▶ Source records
From an optimization exercise on the open Yosys and OpenROAD flow, aimed at small area; shortcuts taken in it are not production practice.
At most, simulation tests tie the RTL to the original design; equivalence was not proved.
Only the layout flow was run in run 5; the RTL was not checked for function there.
No activity file was given, so power comes from the tool's default toggle rates.

## flow/design.v (module list and top-level ports; edited modules follow where they fit)
// module SDOnlineConversionModule2: 1335 lines
// module FullAdderModule: 24 lines
// module fourToTwoAdderModule: 545 lines
// module MulSEL: 34 lines
// module MSDFDotProductModule: 798 lines
module MSDFDotProductModule(input clk, input reset,
    input [1:0] io_a_3,
    input [1:0] io_a_2,
    input [1:0] io_a_1,
    input [1:0] io_a_0,
    input [1:0] io_b_3,
    input [1:0] io_b_2,
    input [1:0] io_b_1,
    input [1:0] io_b_0,
    input  io_start,
    output[1:0] io_c
);
  // ...
==> flow/run.sh <==
#!/bin/bash
# synth_recipe.tcl (not shown) runs the flow's synth.tcl, then flattens the netlist and writes it again
# the make line also repeats each setting of config.mk as NAME=value (left out here)
make -C /OpenROAD-flow-scripts/flow DESIGN_CONFIG=/design/flow/config.mk WORK_HOME=/design/flow/orfs CLKGATE_MAP_FILE= SYNTH_SCRIPT=/design/flow/synth_recipe.tcl finish
==> flow/config.mk <==
export PLATFORM = sky130hd
export DESIGN_NAME = MSDFDotProductModule
export DESIGN_NICKNAME = MSDFDotProductModule
export VERILOG_FILES = /design/flow/design.v
export SDC_FILE = /design/flow/constraint.sdc
export NUM_CORES = 4
export LEC_CHECK = 0
export CAP_MARGIN = 20
export CORE_MARGIN = 2
export CORE_UTILIZATION = 40
export SLEW_MARGIN = 20
==> flow/constraint.sdc <==
create_clock -name core_clock -period 8.0 [get_ports {clk}]
set_input_delay 1.6000 -clock core_clock [delete_from_list [all_inputs] [get_ports {clk}]]
set_output_delay 1.6000 -clock core_clock [all_outputs]
set_load 0.01 [all_outputs]
==> out/results.txt, run 1 <==
Least-Margin Pin Slew: 1.05 ns
RSZ-0062 raised after global routing: no
hold buffer count at cts: 0
Fin Hold WS: 0.326 ns
combinational power share: 18.6%
Synth cell types: 66
R2R depth: 17
max cap viols: 0
status: complete, no violations
starting density of the core: 40.6%
Post-Synth XOR/XNOR Area: 1.69%
P per Cell Area: 199 nW/µm²
M3 GR Usage: 3.18%
main combinational cell family by area after synthesis: simple AND/OR/NAND/NOR gates
P_clk: 0.00144 W
fraction of standard cell area in multi-input logic: 54.3%
clock buffers: 42
CTS resizes: 11
final hold viol count: 0
Core Util, Final: 45.4%
number of port buffers: 20
routing usage on met2: 32.6%
area fraction in compound gates after synthesis: 17.4%
clock latency on the worst-skew pair: 0.58 ns
gr busiest metal: met2
WL/cell: 17.6 µm
crit path capture: io_c[0]
vias in the first global route: 12,642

▶ Instructions for the task
Copy the records exactly.

▶ Answer to this problem
From an optimization exercise on the open Yosys and OpenROAD flow, aimed at small area; shortcuts taken in it are not production practice.
At most, simulation tests tie the RTL to the original design; equivalence was not proved.
Only the layout flow was run in run 5; the RTL was not checked for function there.
No activity file was given, so power comes from the tool's default toggle rates.

## flow/design.v (module list and top-level ports; edited modules follow where they fit)
// module SDOnlineConversionModule2: 1335 lines
// module FullAdderModule: 24 lines
// module fourToTwoAdderModule: 545 lines
// module MulSEL: 34 lines
// module MSDFDotProductModule: 798 lines
module MSDFDotProductModule(input clk, input reset,
    input [1:0] io_a_3,
    input [1:0] io_a_2,
    input [1:0] io_a_1,
    input [1:0] io_a_0,
    input [1:0] io_b_3,
    input [1:0] io_b_2,
    input [1:0] io_b_1,
    input [1:0] io_b_0,
    input  io_start,
    output[1:0] io_c
);
  // ...
==> flow/run.sh <==
#!/bin/bash
# synth_recipe.tcl (not shown) runs the flow's synth.tcl, then flattens the netlist and writes it again
# the make line also repeats each setting of config.mk as NAME=value (left out here)
make -C /OpenROAD-flow-scripts/flow DESIGN_CONFIG=/design/flow/config.mk WORK_HOME=/design/flow/orfs CLKGATE_MAP_FILE= SYNTH_SCRIPT=/design/flow/synth_recipe.tcl finish
==> flow/config.mk <==
export PLATFORM = sky130hd
export DESIGN_NAME = MSDFDotProductModule
export DESIGN_NICKNAME = MSDFDotProductModule
export VERILOG_FILES = /design/flow/design.v
export SDC_FILE = /design/flow/constraint.sdc
export NUM_CORES = 4
export LEC_CHECK = 0
export CAP_MARGIN = 20
export CORE_MARGIN = 2
export CORE_UTILIZATION = 40
export SLEW_MARGIN = 20
==> flow/constraint.sdc <==
create_clock -name core_clock -period 8.0 [get_ports {clk}]
set_input_delay 1.6000 -clock core_clock [delete_from_list [all_inputs] [get_ports {clk}]]
set_output_delay 1.6000 -clock core_clock [all_outputs]
set_load 0.01 [all_outputs]
==> out/results.txt, run 1 <==
Least-Margin Pin Slew: 1.05 ns
RSZ-0062 raised after global routing: no
hold buffer count at cts: 0
Fin Hold WS: 0.326 ns
combinational power share: 18.6%
Synth cell types: 66
R2R depth: 17
max cap viols: 0
status: complete, no violations
starting density of the core: 40.6%
Post-Synth XOR/XNOR Area: 1.69%
P per Cell Area: 199 nW/µm²
M3 GR Usage: 3.18%
main combinational cell family by area after synthesis: simple AND/OR/NAND/NOR gates
P_clk: 0.00144 W
fraction of standard cell area in multi-input logic: 54.3%
clock buffers: 42
CTS resizes: 11
final hold viol count: 0
Core Util, Final: 45.4%
number of port buffers: 20
routing usage on met2: 32.6%
area fraction in compound gates after synthesis: 17.4%
clock latency on the worst-skew pair: 0.58 ns
gr busiest metal: met2
WL/cell: 17.6 µm
crit path capture: io_c[0]
vias in the first global route: 12,642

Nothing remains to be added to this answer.